WORK TASK ▸ From the data below, give the number of lines holding the word "every", with nothing else added.

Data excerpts
Segment Open

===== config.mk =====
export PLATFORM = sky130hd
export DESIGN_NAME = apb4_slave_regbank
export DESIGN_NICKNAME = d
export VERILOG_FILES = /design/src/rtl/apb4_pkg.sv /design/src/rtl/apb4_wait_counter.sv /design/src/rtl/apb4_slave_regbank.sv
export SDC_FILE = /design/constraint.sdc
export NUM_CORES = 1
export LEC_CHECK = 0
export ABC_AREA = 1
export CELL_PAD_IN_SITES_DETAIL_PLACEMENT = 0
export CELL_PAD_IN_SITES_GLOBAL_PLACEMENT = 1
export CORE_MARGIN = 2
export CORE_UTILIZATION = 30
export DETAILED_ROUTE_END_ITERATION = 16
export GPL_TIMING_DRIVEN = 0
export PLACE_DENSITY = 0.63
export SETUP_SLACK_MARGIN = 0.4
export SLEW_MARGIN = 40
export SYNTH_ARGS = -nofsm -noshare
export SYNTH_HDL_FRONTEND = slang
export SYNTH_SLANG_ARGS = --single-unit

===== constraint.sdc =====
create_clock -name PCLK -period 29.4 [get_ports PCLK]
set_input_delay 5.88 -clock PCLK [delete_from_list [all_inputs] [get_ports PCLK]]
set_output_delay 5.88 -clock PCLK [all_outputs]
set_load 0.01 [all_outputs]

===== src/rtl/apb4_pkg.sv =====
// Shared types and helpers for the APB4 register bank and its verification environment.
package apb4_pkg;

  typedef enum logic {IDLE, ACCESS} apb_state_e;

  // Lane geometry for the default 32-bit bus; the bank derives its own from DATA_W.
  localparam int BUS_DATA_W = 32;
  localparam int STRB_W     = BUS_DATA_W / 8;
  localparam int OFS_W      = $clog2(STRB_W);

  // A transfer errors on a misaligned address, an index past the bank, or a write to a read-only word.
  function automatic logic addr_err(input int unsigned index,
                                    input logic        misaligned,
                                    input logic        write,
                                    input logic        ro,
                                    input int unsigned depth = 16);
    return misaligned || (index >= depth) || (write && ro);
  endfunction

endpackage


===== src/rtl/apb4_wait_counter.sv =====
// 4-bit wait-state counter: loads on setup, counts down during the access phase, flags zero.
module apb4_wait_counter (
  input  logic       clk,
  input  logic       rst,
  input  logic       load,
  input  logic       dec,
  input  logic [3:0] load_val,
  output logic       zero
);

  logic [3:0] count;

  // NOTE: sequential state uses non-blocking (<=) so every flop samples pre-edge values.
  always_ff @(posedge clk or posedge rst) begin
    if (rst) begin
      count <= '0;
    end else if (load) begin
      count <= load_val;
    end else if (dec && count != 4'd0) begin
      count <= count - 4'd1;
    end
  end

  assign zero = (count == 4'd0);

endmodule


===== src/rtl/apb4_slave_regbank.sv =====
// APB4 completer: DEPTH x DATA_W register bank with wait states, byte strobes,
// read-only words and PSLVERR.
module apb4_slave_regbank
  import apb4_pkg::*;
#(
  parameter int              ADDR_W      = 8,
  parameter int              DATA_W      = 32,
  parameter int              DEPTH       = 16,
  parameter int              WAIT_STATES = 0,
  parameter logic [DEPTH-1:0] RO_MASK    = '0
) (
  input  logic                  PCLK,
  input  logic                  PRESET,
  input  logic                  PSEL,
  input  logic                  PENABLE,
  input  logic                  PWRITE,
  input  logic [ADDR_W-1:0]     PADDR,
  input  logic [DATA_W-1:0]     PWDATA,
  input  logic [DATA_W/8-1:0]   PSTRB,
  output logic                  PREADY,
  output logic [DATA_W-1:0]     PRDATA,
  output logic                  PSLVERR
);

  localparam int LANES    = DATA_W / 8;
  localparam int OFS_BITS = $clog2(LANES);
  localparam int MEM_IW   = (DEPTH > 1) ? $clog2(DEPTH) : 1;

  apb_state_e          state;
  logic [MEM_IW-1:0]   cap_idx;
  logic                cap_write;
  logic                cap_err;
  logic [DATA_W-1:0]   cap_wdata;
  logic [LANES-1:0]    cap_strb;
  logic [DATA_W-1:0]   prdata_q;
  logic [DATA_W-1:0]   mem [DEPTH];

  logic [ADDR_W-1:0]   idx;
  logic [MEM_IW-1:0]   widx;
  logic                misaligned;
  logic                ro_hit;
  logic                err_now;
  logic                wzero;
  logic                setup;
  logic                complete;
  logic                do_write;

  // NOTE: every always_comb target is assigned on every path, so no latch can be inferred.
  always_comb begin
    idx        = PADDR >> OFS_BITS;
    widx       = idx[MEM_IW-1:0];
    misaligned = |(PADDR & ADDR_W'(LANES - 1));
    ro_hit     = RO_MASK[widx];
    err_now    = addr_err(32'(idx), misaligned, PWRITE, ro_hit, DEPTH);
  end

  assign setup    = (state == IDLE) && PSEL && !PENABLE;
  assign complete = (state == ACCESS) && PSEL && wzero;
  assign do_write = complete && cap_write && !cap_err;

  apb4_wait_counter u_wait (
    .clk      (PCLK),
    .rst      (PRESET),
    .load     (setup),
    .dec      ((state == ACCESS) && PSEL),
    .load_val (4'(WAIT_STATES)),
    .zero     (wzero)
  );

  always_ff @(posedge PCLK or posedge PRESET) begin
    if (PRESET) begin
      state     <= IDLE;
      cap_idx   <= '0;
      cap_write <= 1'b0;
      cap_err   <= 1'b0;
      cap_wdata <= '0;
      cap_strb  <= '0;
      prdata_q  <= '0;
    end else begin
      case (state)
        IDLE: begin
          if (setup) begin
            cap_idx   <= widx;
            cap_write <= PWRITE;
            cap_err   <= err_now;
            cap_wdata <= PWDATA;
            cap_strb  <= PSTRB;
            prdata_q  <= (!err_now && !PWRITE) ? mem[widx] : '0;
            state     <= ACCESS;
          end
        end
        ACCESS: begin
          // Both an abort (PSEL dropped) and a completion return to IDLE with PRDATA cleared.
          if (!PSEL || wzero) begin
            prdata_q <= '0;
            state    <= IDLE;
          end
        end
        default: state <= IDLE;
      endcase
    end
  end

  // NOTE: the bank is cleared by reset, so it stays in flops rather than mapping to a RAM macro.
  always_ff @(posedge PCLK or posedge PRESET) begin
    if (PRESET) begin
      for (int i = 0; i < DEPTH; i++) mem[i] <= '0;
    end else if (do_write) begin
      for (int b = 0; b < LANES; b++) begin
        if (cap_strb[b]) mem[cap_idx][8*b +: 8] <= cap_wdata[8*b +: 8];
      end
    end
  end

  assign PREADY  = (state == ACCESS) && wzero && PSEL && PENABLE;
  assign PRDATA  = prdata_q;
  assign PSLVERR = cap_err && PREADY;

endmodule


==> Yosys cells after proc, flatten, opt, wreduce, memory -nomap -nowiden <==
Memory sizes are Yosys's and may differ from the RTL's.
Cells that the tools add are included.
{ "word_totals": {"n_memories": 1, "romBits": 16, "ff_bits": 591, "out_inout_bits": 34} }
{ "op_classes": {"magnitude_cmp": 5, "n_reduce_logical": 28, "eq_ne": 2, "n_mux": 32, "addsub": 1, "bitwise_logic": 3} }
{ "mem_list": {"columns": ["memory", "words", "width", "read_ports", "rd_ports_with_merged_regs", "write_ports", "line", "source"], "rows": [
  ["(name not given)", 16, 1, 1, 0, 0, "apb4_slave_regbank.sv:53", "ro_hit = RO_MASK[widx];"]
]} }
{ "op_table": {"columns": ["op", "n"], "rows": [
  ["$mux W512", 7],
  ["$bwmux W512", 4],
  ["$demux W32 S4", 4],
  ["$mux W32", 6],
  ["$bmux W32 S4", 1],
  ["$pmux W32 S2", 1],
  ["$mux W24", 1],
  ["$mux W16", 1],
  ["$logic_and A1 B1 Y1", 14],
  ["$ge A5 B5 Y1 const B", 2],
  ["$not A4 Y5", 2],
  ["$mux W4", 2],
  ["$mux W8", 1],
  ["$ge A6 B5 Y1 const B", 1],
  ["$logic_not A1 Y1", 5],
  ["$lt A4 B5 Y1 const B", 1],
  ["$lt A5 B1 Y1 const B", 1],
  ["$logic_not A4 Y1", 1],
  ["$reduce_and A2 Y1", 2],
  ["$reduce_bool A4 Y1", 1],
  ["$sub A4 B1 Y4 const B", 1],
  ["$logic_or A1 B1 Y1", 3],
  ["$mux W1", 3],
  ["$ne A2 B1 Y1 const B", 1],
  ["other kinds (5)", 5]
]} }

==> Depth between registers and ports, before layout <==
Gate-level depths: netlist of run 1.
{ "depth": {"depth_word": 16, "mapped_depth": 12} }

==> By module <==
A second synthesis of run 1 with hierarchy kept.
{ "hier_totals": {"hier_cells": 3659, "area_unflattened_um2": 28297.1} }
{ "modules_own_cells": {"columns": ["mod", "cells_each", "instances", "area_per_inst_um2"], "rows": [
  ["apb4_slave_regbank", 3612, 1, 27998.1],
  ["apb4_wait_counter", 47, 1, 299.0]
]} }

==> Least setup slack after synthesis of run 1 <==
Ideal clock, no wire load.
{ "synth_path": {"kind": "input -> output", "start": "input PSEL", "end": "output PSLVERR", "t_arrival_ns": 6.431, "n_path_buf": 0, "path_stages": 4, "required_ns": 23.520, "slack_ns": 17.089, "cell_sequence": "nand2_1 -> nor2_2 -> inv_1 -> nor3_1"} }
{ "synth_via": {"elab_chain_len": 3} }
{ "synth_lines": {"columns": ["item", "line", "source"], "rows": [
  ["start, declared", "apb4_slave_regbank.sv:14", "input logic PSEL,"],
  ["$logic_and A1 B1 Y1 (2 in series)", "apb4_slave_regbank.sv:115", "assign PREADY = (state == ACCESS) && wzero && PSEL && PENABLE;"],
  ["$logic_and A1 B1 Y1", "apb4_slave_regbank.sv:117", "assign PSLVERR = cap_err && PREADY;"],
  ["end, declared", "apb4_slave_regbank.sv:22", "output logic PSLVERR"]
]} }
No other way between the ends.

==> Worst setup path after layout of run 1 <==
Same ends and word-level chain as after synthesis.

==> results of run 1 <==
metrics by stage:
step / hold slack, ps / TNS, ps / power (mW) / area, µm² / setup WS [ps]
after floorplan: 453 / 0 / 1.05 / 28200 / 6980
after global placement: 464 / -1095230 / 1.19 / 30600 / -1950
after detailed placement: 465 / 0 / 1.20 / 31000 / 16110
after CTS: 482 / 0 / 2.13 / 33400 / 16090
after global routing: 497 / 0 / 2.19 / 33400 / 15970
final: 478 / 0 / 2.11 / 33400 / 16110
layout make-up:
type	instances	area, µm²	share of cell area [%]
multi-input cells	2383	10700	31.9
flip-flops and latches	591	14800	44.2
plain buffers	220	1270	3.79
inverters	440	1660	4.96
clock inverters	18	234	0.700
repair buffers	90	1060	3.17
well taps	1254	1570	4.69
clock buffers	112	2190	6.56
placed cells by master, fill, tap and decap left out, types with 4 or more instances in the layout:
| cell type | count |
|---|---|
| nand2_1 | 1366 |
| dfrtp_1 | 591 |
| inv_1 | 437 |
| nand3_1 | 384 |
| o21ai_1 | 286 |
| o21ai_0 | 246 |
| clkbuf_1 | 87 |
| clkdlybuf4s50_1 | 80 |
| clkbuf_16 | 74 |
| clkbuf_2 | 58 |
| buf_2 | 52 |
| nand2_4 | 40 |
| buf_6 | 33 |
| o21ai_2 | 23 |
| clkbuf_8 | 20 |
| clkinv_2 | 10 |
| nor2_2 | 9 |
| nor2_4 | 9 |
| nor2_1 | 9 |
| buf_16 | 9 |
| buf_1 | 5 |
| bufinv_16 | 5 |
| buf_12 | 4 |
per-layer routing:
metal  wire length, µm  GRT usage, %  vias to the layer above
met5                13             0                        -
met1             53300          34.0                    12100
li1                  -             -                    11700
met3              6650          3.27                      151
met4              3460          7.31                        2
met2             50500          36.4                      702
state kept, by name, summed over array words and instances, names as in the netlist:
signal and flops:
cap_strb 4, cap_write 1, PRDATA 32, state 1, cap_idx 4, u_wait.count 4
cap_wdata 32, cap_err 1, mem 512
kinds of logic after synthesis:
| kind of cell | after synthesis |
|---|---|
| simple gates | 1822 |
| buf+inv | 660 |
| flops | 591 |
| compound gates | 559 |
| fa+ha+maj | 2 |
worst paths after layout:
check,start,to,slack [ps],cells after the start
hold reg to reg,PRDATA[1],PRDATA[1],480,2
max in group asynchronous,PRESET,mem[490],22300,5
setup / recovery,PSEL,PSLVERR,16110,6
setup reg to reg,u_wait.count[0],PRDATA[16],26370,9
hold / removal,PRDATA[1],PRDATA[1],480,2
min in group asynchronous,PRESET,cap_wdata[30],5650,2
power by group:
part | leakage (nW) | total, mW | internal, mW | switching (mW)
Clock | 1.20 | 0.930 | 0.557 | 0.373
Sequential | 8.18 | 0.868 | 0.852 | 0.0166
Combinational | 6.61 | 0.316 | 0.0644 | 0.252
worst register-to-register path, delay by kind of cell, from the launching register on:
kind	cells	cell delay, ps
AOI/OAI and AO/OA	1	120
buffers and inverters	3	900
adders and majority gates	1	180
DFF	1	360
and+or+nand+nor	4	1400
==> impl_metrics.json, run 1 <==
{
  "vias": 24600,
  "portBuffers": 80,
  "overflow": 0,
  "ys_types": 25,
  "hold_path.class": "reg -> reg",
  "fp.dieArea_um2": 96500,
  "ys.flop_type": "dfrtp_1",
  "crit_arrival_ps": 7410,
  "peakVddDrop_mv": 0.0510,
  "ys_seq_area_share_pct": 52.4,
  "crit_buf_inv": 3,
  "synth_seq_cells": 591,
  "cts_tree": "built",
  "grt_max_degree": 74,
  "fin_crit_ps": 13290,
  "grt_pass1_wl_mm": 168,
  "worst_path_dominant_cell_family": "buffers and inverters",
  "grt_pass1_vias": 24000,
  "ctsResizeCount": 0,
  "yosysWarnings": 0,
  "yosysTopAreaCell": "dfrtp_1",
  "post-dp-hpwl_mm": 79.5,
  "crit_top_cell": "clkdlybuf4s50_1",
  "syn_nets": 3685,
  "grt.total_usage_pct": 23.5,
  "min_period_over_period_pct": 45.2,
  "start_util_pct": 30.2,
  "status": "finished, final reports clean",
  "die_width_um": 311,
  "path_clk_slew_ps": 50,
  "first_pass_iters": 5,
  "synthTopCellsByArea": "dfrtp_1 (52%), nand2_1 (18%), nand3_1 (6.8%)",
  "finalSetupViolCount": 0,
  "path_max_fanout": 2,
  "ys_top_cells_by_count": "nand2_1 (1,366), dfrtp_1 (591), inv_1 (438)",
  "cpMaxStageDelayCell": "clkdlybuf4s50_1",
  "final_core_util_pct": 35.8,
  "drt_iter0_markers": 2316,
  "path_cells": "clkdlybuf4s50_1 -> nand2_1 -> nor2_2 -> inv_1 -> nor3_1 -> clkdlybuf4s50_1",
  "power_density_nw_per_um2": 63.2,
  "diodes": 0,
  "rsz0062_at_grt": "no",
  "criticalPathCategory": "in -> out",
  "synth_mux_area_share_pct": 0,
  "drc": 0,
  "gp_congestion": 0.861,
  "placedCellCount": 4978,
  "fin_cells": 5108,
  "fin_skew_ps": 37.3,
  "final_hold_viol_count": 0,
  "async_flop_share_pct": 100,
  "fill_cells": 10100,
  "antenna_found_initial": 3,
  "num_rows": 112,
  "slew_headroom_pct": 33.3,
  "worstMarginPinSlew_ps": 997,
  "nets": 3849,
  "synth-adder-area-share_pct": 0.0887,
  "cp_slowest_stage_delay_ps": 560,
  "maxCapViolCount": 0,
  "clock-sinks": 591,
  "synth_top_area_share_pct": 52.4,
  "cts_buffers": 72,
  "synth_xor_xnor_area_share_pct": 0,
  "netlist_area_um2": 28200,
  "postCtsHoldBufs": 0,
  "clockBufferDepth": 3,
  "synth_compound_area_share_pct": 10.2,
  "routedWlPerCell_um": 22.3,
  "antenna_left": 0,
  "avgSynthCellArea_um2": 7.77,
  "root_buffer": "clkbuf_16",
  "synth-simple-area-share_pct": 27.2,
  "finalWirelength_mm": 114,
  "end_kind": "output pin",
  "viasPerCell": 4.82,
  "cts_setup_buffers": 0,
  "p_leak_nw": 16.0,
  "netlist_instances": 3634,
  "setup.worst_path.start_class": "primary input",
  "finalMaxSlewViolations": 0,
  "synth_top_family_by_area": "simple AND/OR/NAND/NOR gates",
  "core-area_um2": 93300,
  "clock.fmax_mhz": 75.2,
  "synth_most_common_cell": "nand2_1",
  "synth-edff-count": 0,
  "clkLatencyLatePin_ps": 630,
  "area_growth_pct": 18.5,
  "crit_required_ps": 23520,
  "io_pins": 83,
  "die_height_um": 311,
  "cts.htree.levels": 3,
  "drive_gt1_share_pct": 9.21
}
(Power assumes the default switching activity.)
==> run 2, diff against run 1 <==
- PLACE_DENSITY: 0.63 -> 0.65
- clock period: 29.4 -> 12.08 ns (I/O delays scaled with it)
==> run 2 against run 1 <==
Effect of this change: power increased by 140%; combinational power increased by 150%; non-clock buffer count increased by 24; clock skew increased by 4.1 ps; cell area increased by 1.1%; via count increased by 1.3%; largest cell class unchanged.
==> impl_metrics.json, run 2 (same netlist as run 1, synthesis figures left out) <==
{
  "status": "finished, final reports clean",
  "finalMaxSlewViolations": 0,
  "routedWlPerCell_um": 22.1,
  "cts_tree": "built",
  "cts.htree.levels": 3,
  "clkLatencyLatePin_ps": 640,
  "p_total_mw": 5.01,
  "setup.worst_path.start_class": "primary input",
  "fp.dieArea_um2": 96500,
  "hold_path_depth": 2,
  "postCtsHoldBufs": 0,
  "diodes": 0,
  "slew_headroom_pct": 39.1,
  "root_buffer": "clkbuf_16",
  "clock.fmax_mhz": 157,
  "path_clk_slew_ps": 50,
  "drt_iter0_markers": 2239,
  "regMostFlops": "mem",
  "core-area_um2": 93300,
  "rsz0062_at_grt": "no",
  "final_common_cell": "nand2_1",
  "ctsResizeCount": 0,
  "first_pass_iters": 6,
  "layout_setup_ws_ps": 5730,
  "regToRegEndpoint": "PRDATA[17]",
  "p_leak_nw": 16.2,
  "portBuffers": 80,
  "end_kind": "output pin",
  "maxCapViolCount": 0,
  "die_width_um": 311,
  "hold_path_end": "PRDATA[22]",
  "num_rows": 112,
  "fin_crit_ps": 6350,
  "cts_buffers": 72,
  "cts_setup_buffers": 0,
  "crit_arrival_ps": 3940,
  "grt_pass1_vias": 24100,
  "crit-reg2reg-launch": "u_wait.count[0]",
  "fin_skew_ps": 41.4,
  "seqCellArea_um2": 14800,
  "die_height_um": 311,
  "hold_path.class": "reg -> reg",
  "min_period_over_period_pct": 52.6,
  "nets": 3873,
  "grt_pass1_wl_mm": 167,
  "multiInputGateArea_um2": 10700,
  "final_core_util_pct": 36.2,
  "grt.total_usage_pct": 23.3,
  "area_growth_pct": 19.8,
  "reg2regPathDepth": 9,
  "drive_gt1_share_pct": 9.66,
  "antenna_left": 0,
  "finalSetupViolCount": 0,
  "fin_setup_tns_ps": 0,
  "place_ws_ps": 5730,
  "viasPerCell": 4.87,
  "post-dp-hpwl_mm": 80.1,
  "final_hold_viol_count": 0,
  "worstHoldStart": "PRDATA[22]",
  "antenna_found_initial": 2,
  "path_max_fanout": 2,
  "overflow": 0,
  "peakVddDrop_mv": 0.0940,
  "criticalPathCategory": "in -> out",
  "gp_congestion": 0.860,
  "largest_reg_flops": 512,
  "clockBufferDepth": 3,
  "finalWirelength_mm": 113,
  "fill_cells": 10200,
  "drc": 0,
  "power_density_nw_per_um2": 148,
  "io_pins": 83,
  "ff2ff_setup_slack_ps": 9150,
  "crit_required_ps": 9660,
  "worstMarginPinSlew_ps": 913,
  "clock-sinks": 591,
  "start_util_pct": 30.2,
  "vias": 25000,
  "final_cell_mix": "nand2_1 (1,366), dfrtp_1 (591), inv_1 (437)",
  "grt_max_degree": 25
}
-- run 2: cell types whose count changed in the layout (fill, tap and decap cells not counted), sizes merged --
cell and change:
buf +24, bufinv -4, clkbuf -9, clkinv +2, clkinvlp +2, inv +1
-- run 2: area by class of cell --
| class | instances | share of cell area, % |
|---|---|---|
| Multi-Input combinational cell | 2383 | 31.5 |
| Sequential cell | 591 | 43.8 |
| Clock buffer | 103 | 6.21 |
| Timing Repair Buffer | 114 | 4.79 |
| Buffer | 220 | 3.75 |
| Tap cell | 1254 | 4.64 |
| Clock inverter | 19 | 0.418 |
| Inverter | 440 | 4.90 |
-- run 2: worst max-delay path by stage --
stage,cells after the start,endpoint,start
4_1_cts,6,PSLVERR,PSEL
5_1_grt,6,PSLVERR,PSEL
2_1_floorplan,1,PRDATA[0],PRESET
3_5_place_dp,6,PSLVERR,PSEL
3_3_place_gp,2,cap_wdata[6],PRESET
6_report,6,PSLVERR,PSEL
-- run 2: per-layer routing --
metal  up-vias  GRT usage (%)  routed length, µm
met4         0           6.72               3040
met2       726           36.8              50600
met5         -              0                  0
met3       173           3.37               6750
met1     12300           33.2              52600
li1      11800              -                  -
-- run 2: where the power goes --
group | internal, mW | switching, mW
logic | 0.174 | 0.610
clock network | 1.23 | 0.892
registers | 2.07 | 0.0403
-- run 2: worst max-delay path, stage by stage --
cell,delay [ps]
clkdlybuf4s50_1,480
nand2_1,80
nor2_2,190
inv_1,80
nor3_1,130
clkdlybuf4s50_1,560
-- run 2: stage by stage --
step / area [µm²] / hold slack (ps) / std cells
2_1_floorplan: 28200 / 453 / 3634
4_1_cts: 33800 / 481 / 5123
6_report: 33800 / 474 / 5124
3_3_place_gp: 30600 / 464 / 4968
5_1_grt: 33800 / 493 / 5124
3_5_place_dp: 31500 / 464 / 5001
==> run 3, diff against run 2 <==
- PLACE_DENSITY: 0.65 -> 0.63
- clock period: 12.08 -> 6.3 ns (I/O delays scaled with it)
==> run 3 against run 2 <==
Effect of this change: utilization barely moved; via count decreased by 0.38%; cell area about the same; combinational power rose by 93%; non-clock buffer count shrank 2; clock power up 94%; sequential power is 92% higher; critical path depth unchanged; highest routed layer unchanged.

Segment Closed
Segment Open

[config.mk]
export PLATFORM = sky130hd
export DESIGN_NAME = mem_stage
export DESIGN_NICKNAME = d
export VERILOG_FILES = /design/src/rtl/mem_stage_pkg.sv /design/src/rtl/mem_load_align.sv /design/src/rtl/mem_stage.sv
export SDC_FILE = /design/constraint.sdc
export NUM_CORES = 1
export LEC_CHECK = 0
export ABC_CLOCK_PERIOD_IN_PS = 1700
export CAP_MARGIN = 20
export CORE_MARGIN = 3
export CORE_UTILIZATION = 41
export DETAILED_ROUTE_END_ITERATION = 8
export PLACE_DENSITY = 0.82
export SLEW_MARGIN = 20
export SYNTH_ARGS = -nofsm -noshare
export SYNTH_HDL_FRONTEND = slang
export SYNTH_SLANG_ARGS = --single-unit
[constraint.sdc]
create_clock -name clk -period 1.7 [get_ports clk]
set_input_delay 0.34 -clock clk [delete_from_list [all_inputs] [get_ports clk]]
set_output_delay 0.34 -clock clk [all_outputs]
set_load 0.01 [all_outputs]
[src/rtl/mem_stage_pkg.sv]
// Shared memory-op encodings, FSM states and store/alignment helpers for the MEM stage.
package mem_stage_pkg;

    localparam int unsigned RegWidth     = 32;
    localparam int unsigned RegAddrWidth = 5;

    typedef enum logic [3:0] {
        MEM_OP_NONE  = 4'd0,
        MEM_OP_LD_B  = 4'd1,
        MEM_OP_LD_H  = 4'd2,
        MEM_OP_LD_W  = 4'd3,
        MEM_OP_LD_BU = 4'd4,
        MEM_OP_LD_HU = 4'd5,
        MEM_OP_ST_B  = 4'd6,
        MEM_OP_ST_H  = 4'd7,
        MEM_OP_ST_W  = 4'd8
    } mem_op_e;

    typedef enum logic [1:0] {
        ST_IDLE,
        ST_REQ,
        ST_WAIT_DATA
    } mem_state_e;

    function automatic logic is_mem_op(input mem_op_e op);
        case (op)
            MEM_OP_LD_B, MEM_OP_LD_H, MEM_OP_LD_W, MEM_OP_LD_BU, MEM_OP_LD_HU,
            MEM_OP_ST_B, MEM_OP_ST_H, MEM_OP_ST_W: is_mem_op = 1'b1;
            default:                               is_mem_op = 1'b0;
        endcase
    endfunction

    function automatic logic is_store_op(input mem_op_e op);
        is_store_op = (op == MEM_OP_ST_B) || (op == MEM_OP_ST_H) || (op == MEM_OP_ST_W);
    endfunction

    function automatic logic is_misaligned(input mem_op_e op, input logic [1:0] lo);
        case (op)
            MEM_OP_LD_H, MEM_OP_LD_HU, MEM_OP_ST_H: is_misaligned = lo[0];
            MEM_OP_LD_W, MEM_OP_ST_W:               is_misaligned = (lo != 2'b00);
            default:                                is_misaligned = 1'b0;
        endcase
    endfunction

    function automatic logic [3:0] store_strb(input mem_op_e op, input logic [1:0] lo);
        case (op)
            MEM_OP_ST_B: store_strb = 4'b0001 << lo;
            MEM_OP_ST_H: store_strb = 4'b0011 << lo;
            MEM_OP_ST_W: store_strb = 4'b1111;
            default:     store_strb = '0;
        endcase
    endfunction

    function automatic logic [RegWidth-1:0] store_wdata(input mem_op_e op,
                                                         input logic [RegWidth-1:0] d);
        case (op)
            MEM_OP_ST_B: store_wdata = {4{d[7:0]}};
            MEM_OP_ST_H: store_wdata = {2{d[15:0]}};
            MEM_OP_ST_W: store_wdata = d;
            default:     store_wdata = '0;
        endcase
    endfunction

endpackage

Segment Closed

EXERCISE SOLUTION ▸ 2